PS: Okay, "off the road" is an odd choice of words, but you know what I mean.
Man it has been a long road getting to this point, but the transmission and transfer case are back and nice and fresh. The rest of the parts have been ordered (prop shafts, upper and lower mounts, clutch, flywheel, and seals) and should be here in a week or so for final re-assembly. The differentials and CV joints have been flushed and refilled with fresh lubricant. After this, I'm going to have to step back and breathe for awhile before attempting to do the body-tub! In the end, my initial $2,500 investment will have gotten me a rolling chassis, engine, and front clip. LOL! (Still not that bad now that I think about it). Once the mechanicals are done, I'll have (so far) $9500 in the entire project. However, I'm trying not to think in terms of investment. Trying to save a small piece of history is worth it to me.
...and tons more fun than blowing thousands of dollars on some cruise!
Odd thing was, the rebuilders said it failed because the internal parts were eaten up... Because the grease was diluted with salt water of all things. They showed me a bucket full of brown salt water that they poured out of the units.
Now how the hell....?
Of course part of me wants to believe it came from storming the beach at Normandy or something.
Really looking forward to it, like a kid at Christmas. But it's that last little wait that drives you crazy, isn't it?!
Curious to see how your first drive goes too, Firepainter.
On mine, the tranny was so sloppy you could never tell what gear you were in, and finding neutral was next to impossible. I hope I'm pleasantly surprised when I get it back!
I got the call this afternoon. The jeep is done, and they even delivered it back to my house for me.
I'm out of town on business for the week, and now I feel like a kid and can't wait to get back home on Saturday to check it out!
Wow, I take it for a drive one day, it gets stuck in gear... And three months and $4,400 later I finally have it back in the driveway. LOL! Just in time for Memorial Day weekend too.

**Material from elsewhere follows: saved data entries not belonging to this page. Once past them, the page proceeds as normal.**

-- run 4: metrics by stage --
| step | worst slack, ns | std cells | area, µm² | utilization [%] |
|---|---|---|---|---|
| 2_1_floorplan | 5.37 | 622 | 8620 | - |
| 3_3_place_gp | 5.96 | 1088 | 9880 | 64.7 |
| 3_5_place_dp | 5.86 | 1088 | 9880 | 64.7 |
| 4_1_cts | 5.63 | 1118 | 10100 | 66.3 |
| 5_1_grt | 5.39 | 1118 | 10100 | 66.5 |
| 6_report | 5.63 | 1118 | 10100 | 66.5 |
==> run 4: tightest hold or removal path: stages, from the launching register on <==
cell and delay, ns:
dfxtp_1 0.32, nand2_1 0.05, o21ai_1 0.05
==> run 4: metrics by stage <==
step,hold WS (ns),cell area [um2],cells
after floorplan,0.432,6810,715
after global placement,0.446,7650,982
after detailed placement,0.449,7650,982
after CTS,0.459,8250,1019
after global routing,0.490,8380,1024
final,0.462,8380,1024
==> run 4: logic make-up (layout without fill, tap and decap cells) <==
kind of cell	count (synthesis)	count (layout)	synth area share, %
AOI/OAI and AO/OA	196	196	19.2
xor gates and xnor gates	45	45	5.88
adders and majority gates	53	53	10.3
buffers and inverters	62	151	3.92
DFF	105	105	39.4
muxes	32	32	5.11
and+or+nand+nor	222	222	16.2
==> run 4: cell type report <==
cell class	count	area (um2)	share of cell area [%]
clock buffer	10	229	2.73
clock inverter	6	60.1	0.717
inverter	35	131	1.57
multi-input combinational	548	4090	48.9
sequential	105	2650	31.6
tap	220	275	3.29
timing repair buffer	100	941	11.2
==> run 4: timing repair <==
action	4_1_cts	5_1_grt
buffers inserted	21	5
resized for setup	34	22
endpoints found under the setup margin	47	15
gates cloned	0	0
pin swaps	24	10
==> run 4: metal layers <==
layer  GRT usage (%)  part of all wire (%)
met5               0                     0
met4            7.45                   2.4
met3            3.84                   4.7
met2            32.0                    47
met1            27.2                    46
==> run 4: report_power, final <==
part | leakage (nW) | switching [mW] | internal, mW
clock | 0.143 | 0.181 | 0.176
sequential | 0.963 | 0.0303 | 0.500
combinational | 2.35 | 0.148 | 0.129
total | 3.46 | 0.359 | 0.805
Context: an optimization exercise on an open-source flow, tuned for small area, a short achievable clock period and few clock cycles per item. The choices shown serve that exercise and are no tape-out recipe. In this exercise RTL edits were held to simulation tests only and were not proved equivalent to the original.

[design/flow/run.sh]
#!/bin/bash
# synth_recipe.tcl (not shown) runs the flow's synth.tcl, then flattens the netlist and writes it again
# the make line also repeats each setting of config.mk as NAME=value (left out here)
make -C /OpenROAD-flow-scripts/flow DESIGN_CONFIG=/design/flow/config.mk WORK_HOME=/design/flow/orfs CLKGATE_MAP_FILE= SYNTH_SCRIPT=/design/flow/synth_recipe.tcl finish
[design/flow/config.mk]
export PLATFORM = sky130hd
export DESIGN_NAME = htv_amdem
export DESIGN_NICKNAME = htv_amdem
export VERILOG_FILES = /design/flow/design.v
export SDC_FILE = /design/flow/constraint.sdc
export NUM_CORES = 4
export LEC_CHECK = 0
export CAP_MARGIN = 20
export CORE_MARGIN = 2
export CORE_UTILIZATION = 40
export SLEW_MARGIN = 20
[design/flow/constraint.sdc]
create_clock -name core_clock -period 20.0 [get_ports {clk}]
set_input_delay 4.0000 -clock core_clock [delete_from_list [all_inputs] [get_ports {clk}]]
set_output_delay 4.0000 -clock core_clock [all_outputs]
set_load 0.01 [all_outputs]
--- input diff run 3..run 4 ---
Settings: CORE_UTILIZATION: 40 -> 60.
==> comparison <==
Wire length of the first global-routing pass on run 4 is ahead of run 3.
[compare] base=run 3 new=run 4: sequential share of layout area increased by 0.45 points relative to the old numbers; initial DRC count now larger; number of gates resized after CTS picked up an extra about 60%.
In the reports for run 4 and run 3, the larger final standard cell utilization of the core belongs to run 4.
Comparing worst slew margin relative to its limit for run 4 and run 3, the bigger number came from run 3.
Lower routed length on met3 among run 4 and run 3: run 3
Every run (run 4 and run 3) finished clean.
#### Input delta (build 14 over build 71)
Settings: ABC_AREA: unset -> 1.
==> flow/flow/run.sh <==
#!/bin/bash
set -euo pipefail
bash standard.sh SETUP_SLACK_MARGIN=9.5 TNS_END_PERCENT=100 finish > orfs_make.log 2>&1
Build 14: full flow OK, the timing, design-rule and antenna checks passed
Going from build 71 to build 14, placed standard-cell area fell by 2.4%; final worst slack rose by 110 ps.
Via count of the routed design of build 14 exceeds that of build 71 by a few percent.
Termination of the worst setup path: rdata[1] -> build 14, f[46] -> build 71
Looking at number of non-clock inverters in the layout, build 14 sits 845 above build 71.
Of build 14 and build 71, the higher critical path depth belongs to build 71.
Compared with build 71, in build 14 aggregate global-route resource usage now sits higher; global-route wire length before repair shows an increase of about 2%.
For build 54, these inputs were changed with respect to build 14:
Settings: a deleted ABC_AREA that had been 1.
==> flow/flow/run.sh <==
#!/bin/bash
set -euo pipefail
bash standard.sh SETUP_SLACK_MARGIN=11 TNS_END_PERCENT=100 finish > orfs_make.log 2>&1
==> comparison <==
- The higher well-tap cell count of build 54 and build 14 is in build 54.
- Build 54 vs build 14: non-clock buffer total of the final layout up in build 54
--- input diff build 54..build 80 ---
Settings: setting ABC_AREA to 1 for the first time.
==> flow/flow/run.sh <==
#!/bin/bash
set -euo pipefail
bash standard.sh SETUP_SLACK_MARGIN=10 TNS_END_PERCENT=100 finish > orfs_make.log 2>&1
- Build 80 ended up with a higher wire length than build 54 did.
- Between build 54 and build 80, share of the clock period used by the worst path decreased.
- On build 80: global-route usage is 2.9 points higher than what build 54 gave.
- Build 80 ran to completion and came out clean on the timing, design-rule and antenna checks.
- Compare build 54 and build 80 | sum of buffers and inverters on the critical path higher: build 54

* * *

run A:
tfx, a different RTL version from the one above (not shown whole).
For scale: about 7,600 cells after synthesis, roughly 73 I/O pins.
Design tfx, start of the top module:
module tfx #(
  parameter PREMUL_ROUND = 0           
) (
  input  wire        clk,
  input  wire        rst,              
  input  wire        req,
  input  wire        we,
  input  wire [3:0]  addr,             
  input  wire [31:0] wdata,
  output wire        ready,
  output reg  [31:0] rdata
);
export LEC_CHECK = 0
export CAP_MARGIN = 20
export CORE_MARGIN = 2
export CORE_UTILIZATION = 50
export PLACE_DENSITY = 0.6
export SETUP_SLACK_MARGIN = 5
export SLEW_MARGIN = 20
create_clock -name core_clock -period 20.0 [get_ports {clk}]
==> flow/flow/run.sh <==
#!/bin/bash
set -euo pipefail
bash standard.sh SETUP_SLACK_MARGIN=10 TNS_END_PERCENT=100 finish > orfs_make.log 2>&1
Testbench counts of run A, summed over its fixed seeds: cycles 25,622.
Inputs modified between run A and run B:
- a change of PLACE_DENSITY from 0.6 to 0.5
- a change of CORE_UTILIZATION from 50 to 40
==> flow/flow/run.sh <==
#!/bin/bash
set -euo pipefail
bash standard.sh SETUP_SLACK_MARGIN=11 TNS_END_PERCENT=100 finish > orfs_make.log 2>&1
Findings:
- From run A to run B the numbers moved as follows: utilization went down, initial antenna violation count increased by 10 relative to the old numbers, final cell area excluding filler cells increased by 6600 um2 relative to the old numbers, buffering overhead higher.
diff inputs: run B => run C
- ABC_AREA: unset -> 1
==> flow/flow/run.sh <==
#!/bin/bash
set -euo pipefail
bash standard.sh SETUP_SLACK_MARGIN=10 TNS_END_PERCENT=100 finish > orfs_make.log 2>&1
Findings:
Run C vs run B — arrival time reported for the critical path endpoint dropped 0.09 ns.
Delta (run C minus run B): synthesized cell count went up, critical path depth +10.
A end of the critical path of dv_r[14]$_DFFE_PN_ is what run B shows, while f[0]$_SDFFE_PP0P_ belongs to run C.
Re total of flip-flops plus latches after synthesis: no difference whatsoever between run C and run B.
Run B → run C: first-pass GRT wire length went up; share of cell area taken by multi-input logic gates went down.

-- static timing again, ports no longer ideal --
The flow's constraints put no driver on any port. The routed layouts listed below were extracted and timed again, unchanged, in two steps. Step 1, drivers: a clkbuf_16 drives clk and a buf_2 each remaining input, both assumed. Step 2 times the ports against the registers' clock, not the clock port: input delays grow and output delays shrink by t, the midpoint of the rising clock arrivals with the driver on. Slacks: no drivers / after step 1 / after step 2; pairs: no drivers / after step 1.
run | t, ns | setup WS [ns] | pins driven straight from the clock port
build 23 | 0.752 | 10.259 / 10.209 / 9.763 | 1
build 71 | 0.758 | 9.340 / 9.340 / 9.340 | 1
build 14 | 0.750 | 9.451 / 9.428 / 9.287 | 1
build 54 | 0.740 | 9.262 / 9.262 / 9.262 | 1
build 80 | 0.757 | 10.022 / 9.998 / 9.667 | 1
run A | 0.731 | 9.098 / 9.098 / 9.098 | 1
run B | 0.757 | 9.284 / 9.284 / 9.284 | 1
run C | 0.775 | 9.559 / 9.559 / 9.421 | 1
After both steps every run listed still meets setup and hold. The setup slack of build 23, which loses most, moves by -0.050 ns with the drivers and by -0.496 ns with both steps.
Context: an optimization exercise on an open-source flow, tuned for small area. The choices shown serve that exercise and are no tape-out recipe.
The RTL was checked by simulation tests, not by an equivalence proof against the original design.
The clock port is modelled as an ideal driver, which makes a skipped or thinned clock tree look cheaper than it is; a real chip needs a root buffer or a tree.

==> flow/design.v <==
module servo_frame_core (
    input  wire       clk,
    input  wire       rst,
    input  wire       tick,
    input  wire       btn_n,
    input  wire       cmd_valid,
    input  wire       cmd_we,
    input  wire [3:0] cmd_addr,
    input  wire [7:0] cmd_wdata,
    output reg  [7:0] cmd_rdata,
    output reg        cmd_ok,
    output wire [4:0] servo,
    output wire [2:0] phase,
    output wire       win_open,
    output wire [2:0] mode,
    output wire [2:0] tent,
    output wire       sel,
    output wire       cal,
    output wire [3:0] ev
);
    localparam [9:0] TERM      = 10'd600;   
    localparam [9:0] L_OVH     = 10'd184;   
    localparam [9:0] L_IDLE_C  = 10'd115;   
    reg [7:0] p0, p1, p2, p3, p4;    
    reg [3:0] q;                     
    reg [9:0] c;                     
    reg [2:0] js;                    
    reg [1:0] mode_q;                
    reg [1:0] tent_q;                
    reg [4:0] hold_q;                
    reg       sel_q, cal_q;          
    reg       lat_q;                 
    reg       evf_q;                 
    wire idle = q[3];
    wire ovh  = (q == 4'd0);
    assign phase    = {q[2] | idle, q[1] | idle, q[0] & ~idle};
    assign win_open = ovh & ~sel_q & ~cal_q;
    assign mode     = {1'b0, mode_q};
    assign tent     = {1'b0, tent_q};
    assign sel      = sel_q;
    assign cal      = cal_q;
    wire hnz   = |hold_q;
    wire rel_q = ~lat_q;
    wire btn_q = lat_q | hnz;
    wire [3:0] ev_q = {4{evf_q}} & {~lat_q & ~sel_q, ~lat_q & sel_q, lat_q & ~sel_q, lat_q & sel_q};
    assign ev       = ev_q;
    assign servo[0] = (q == 4'd1);
    assign servo[1] = (q == 4'd2);
    assign servo[2] = (q == 4'd3);
    assign servo[3] = (q == 4'd4);
    assign servo[4] = (q == 4'd5);
    wire cmd   = cmd_valid & ~rst;
    wire wr    = cmd & cmd_we;
    wire wr_ok = wr & win_open & (cmd_addr <= 4'h4);
    wire caldone = wr & (cmd_addr == 4'hB) & cmd_wdata[0];
    always @(*) begin
        cmd_rdata = 8'h00;
        cmd_ok    = 1'b0;
        if (cmd) begin
            if (!cmd_we) begin
                cmd_ok = (cmd_addr <= 4'hA);
                case (cmd_addr)
                    4'h0: cmd_rdata = p0;
                    4'h1: cmd_rdata = p1;
                    4'h2: cmd_rdata = p2;
                    4'h3: cmd_rdata = p3;
                    4'h4: cmd_rdata = p4;
                    4'h5: cmd_rdata = {6'b0, mode_q};
                    4'h6: cmd_rdata = {6'b0, tent_q};
                    4'h7: cmd_rdata = {3'b0, win_open, rel_q, btn_q, cal_q, sel_q};
                    4'h8: cmd_rdata = {3'b0, hold_q};
                    4'h9: cmd_rdata = {4'b0, ev_q};
                    4'hA: cmd_rdata = {5'b0, phase};
                    default: cmd_rdata = 8'h00;
                endcase
            end else begin
                cmd_ok = (cmd_addr <= 4'h4) ? win_open : (cmd_addr == 4'hB);
            end
        end
    end
    wire uend  = tick & js[2] & ~js[1];
    wire term  = c[9] & c[6] & c[4] & c[3];
    wire pend  = uend & term;                
    wire last  = q[2] & q[0];                
    wire bnd   = pend & idle & last;         
    wire pr     = ~btn_n;
    wire h19    = hold_q[4] & hold_q[1] & hold_q[0];
    wire e_inc  = pr & rel_q & ~h19;
    wire e_ent  = pr & rel_q & h19 & ~sel_q;
    wire e_com  = pr & rel_q & h19 & sel_q;
    wire e_taps = ~pr & sel_q & hnz;
    wire e_tapn = ~pr & ~sel_q & hnz;
    wire [1:0] tent_inc = (tent_q == 2'd2) ? 2'd0 : tent_q + 2'd1;
    wire [1:0] rtent = e_taps ? tent_inc : tent_q;
    wire rnd = bnd & (e_ent | e_com | e_taps);           
    wire set_any = bnd & (e_ent | e_taps);
    wire we0 = wr_ok & (cmd_addr[2:0] == 3'd0);
    wire we1 = wr_ok & (cmd_addr[2:0] == 3'd1);
    wire we2 = wr_ok & (cmd_addr[2:0] == 3'd2);
    wire we3 = wr_ok & (cmd_addr[2:0] == 3'd3);
    wire we4 = wr_ok & (cmd_addr[2:0] == 3'd4);
    wire kp  = ~rst & ~rnd;
    wire [7:0] pn0 = (p0 & {8{kp & ~we0}}) | (cmd_wdata & {8{we0}}) | {8{set_any & (rtent == 2'd0)}};
    wire [7:0] pn1 = (p1 & {8{kp & ~we1}}) | (cmd_wdata & {8{we1}}) | {8{set_any & (rtent == 2'd1)}};
    wire [7:0] pn2 = (p2 & {8{kp & ~we2}}) | (cmd_wdata & {8{we2}}) | {8{set_any & (rtent == 2'd2)}};
    wire [7:0] pn3 = (p3 & {8{kp & ~we3}}) | (cmd_wdata & {8{we3}});
    wire [7:0] pn4 = (p4 & {8{kp & ~we4}}) | (cmd_wdata & {8{we4}});
    reg [7:0] psel;
    always @(*) begin
        case (q[2:0])
            3'd0: psel = pn0;
            3'd1: psel = p1;
            3'd2: psel = p2;
            3'd3: psel = p3;
            default: psel = p4;
        endcase
    end
    reg [9:0] c_ld;
    always @(*) begin
        if (last)
            c_ld = idle ? L_OVH : L_IDLE_C;
        else if (idle)
            c_ld = {1'b0, q[2:0] != 3'd0, ~psel};
        else
            c_ld = {2'b01, psel};
    end
    wire [3:0] q_nx = last ? {~idle, 3'd0} : q + 4'd1;
    wire [9:0] tgl;
    assign tgl[0] = uend;
    genvar gi;
    generate
        for (gi = 1; gi < 10; gi = gi + 1) begin : g_tgl
            assign tgl[gi] = tgl[gi-1] & c[gi-1];
        end
    endgenerate
    always @(posedge clk) begin
        if (rst) begin
            q  <= 4'd0;
            c  <= L_OVH;
            js <= 3'b011;
        end else if (tick) begin
            if (pend)
                q <= q_nx;
            c <= c ^ (pend ? (c_ld ^ TERM) : tgl);
            if (pend && last)
                js <= 3'b011;
            else
                js <= {js[1:0], ~js[2]};
        end
    end
    always @(posedge clk) begin
        p0 <= pn0;
        p1 <= pn1;
        p2 <= pn2;
        p3 <= pn3;
        p4 <= pn4;
    end
    always @(posedge clk) begin
        if (rst) begin
            mode_q <= 2'd0;
            tent_q <= 2'd0;
            hold_q <= 5'd0;
            sel_q  <= 1'b0;
            cal_q  <= 1'b0;
            lat_q  <= 1'b0;
            evf_q  <= 1'b0;
        end else begin
            if (caldone)
                cal_q <= 1'b0;
            if (bnd) begin
                evf_q  <= e_ent | e_com | e_taps | e_tapn;
                hold_q <= e_inc ? hold_q + 5'd1 : 5'd0;
                if (~pr)
                    lat_q <= 1'b0;
                else if (e_ent | e_com)
                    lat_q <= 1'b1;
                if (e_ent)
                    sel_q <= 1'b1;
                if (e_com) begin
                    sel_q  <= 1'b0;
                    mode_q <= tent_q;
                    cal_q  <= (tent_q == 2'd0);
                end
                if (e_taps)
                    tent_q <= tent_inc;
            end
        end
    end
endmodule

Had a full weekend with the Jeep. Amazing the difference! Tranny is tight, and clicks cleanly into all the gears. Also seems to have more torque, and it's nice to drive it without the deafening sound of a rock crusher under the floorboard. Over the weekend It delivered flowers and flags to the cemetery, went to the park, and visited a nearly forgotten complex that was originally a WW2 German POW camp at the edge of town. The old Jeep performed like a Swiss watch.
Some day I'll have one of those. I have a Willys wagon and i used to have another one for ten years. I like all the old Jeeps, they really have personality.I go 4 wheeling with a friend that has a Jeepster. I would like to have them all, a Jeep like yours, a Jeepster, Willys truck. Can't beat the simplicity of them or how heavy duty they are. We use ours a little different than most so, they are also built differently ! LOL !Here's a couple pics.
The mechanicals are nearly done.
I had all the wheel bearings and races replaced, along with the brake shoes.
It now is so smooth and stable, I feel confident taking it out on longer drives. I still feel pretty vulnerable in such an open vehicle, but on an early Sunday morning with incredible weather and no real traffic, I took it out on a long(ish) trip of about 25 miles. It performed beautifully, and rock solid. Took it out of town on a state highway, cruising at 45-50mph, and came back wandering down twisty river bottom back roads. Got on dirt and gravel roads a time or two to test out the 4x4 which worked great.
Also ran across a fantastic 1948 or so CJ2A with period aluminum hardtop. The elderly owner bought it in '61.